▶ _TO DO_:
Your task is to find every line in the records that holds the string "edit" and copy it.
####################
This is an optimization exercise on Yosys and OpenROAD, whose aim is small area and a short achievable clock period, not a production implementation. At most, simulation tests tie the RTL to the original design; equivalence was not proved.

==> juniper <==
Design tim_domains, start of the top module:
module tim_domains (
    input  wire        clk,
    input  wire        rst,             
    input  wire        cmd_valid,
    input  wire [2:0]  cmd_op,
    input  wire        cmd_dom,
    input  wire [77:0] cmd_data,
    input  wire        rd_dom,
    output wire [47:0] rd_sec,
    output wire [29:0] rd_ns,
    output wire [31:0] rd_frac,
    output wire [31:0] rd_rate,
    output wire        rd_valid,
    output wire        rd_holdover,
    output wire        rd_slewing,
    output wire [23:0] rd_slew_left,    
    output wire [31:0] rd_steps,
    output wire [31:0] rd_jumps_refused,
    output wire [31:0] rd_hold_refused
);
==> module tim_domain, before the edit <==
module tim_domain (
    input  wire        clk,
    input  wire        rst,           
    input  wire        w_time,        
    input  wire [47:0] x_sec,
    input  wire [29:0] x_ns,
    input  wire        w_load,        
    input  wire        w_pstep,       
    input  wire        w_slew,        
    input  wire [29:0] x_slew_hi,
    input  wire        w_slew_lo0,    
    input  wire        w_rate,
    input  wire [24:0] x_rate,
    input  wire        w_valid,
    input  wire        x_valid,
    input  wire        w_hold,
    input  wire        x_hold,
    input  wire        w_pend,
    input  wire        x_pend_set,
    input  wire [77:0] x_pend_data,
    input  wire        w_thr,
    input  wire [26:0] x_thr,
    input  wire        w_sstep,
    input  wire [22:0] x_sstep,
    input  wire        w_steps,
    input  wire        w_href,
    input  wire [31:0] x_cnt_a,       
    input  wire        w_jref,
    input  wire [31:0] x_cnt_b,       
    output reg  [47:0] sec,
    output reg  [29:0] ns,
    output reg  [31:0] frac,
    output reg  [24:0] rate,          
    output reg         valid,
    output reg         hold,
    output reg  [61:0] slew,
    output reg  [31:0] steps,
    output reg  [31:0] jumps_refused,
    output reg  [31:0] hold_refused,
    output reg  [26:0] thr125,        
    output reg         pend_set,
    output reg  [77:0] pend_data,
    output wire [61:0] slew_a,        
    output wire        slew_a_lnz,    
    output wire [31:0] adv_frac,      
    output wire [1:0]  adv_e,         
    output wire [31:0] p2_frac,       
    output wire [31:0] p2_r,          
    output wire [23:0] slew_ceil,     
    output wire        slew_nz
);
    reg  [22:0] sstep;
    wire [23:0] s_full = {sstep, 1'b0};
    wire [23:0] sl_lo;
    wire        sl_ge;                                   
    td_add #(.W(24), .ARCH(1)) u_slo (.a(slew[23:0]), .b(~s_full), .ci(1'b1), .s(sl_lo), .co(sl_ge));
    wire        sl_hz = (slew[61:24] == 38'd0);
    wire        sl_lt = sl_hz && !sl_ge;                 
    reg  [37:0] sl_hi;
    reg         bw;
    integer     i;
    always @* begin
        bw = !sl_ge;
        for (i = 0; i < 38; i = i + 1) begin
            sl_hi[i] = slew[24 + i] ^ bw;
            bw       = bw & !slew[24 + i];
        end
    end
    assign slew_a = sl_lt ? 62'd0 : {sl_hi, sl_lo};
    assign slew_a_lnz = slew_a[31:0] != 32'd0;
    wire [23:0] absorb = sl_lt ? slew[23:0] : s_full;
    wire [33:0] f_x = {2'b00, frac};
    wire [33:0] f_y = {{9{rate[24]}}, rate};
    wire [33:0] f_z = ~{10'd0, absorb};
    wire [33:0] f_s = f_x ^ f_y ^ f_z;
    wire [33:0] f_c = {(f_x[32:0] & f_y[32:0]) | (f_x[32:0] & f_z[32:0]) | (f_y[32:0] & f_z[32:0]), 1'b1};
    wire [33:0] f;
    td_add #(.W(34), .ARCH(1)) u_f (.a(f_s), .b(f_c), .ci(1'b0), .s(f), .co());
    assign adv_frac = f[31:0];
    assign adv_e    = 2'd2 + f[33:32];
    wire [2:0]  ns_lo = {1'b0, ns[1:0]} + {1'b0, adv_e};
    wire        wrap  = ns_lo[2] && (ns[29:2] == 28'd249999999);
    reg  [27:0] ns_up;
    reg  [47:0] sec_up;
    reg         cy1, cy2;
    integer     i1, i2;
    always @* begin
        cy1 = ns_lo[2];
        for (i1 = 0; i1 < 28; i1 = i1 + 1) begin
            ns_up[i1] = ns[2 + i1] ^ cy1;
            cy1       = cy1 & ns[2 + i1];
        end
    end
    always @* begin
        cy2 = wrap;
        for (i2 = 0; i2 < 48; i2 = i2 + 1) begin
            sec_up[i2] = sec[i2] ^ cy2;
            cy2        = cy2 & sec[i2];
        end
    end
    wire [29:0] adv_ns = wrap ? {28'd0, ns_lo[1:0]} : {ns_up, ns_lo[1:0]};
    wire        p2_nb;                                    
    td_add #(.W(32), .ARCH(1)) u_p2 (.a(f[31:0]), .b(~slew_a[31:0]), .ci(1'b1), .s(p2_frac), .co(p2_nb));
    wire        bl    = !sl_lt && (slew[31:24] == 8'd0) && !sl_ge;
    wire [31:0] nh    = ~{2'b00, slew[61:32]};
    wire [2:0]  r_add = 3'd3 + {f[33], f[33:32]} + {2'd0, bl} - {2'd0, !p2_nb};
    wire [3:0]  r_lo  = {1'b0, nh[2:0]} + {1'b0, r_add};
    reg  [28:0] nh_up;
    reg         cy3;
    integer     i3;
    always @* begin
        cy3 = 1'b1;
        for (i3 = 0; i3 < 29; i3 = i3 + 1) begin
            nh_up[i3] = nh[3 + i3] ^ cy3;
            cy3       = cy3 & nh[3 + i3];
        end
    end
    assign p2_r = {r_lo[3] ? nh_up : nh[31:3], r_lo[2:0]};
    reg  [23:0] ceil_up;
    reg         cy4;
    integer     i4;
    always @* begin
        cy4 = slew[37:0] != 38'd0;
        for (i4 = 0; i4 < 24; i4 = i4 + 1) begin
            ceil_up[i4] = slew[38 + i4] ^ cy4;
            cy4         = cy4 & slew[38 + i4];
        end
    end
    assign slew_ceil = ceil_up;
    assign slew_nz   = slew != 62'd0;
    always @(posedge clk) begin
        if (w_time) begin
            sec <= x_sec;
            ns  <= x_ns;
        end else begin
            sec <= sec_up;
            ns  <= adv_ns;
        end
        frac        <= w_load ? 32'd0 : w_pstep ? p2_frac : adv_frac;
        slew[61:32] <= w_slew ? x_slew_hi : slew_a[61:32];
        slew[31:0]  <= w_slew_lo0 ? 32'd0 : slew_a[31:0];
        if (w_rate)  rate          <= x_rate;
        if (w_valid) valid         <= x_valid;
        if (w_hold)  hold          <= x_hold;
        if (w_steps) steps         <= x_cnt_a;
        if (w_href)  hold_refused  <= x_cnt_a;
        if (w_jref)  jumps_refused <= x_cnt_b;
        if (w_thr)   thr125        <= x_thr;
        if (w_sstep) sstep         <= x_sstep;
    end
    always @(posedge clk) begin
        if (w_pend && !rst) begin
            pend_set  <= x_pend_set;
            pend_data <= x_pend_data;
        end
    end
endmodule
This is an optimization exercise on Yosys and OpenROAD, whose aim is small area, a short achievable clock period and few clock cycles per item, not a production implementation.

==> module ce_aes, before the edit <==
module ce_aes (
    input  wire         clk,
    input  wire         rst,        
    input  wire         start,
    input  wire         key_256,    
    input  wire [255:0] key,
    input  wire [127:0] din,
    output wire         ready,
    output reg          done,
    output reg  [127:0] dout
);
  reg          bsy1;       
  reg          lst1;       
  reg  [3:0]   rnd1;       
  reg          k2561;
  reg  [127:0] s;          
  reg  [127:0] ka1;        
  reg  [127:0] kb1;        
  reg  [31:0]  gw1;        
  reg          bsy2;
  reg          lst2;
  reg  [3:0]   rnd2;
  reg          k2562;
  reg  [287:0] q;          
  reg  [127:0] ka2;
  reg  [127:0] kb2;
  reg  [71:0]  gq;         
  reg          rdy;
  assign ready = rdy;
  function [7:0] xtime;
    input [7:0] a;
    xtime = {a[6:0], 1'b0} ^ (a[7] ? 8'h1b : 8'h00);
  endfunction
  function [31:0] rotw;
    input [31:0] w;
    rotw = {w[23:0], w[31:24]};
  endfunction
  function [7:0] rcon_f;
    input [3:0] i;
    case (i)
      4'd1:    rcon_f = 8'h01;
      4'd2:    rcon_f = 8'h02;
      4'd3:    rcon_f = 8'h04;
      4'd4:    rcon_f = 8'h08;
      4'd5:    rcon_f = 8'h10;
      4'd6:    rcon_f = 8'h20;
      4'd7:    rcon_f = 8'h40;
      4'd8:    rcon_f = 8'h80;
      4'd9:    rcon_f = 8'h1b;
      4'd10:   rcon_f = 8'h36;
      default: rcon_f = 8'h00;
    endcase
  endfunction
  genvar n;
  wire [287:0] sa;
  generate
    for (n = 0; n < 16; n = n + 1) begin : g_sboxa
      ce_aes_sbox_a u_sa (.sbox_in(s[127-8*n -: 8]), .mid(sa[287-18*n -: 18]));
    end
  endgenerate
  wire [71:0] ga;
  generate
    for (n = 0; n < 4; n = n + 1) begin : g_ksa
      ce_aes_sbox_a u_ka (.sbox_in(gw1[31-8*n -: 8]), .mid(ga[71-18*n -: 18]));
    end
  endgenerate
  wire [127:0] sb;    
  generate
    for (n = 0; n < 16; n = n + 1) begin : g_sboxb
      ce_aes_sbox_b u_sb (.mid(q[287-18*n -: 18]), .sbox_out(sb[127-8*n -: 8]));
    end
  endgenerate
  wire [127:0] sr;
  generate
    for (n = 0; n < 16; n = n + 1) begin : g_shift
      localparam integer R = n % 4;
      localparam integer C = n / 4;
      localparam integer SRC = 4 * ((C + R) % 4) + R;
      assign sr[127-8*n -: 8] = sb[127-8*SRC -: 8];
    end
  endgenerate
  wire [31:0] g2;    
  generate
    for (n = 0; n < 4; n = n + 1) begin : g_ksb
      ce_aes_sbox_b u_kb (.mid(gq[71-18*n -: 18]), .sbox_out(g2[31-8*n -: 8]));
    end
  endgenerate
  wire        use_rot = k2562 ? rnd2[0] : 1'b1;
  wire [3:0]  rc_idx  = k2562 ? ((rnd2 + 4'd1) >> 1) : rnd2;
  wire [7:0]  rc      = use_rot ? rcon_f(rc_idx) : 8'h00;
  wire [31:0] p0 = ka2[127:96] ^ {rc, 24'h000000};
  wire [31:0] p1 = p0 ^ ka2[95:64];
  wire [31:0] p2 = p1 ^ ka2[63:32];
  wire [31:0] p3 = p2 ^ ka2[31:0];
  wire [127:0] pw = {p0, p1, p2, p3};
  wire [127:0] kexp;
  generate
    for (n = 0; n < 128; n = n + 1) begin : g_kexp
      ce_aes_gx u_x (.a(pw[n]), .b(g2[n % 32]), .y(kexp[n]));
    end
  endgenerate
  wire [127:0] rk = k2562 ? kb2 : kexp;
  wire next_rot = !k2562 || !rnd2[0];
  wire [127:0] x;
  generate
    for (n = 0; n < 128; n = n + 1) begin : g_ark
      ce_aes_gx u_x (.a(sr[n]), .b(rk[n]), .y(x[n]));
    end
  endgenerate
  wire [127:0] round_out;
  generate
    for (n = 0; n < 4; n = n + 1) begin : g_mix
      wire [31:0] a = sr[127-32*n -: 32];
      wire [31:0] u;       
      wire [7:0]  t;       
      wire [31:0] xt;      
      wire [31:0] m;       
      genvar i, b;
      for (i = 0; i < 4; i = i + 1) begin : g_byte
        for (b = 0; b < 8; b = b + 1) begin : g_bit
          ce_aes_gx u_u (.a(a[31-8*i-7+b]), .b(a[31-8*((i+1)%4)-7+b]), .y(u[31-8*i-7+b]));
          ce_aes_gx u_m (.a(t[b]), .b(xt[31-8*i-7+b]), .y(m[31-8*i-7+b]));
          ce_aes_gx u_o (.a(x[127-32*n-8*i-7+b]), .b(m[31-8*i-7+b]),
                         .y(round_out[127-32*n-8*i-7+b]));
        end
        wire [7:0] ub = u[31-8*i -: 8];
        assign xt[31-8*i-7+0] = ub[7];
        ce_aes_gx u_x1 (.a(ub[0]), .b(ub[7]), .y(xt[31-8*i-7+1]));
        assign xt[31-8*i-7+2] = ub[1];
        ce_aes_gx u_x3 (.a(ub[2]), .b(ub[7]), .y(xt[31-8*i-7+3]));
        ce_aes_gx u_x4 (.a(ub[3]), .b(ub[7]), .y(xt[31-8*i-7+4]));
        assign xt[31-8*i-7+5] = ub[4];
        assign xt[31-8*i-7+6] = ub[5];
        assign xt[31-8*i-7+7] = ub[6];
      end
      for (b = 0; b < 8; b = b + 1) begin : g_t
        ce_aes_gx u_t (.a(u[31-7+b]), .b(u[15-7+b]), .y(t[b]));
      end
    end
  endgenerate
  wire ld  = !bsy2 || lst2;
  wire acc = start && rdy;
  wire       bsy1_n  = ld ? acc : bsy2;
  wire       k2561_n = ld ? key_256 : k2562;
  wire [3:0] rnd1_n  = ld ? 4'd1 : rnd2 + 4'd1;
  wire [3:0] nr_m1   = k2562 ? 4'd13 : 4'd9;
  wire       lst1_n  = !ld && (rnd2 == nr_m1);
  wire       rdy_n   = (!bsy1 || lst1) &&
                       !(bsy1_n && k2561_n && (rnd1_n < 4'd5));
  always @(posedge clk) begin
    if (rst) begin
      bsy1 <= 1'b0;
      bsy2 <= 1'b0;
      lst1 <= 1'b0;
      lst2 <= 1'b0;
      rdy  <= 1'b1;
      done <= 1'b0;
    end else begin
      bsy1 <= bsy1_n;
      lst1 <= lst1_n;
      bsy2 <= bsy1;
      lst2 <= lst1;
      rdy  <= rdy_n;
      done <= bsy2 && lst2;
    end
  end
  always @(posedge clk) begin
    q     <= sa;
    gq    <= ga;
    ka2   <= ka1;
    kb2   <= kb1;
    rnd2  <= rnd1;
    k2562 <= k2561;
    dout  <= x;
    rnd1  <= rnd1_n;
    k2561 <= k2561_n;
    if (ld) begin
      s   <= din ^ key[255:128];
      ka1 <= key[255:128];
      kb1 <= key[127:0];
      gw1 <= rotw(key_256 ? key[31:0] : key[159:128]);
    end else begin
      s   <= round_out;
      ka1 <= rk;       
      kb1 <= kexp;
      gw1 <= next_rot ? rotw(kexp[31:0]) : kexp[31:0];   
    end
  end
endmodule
####################
▶ _EXERCISE SOLUTION_:
==> module tim_domain, before the edit <==
==> module ce_aes, before the edit <==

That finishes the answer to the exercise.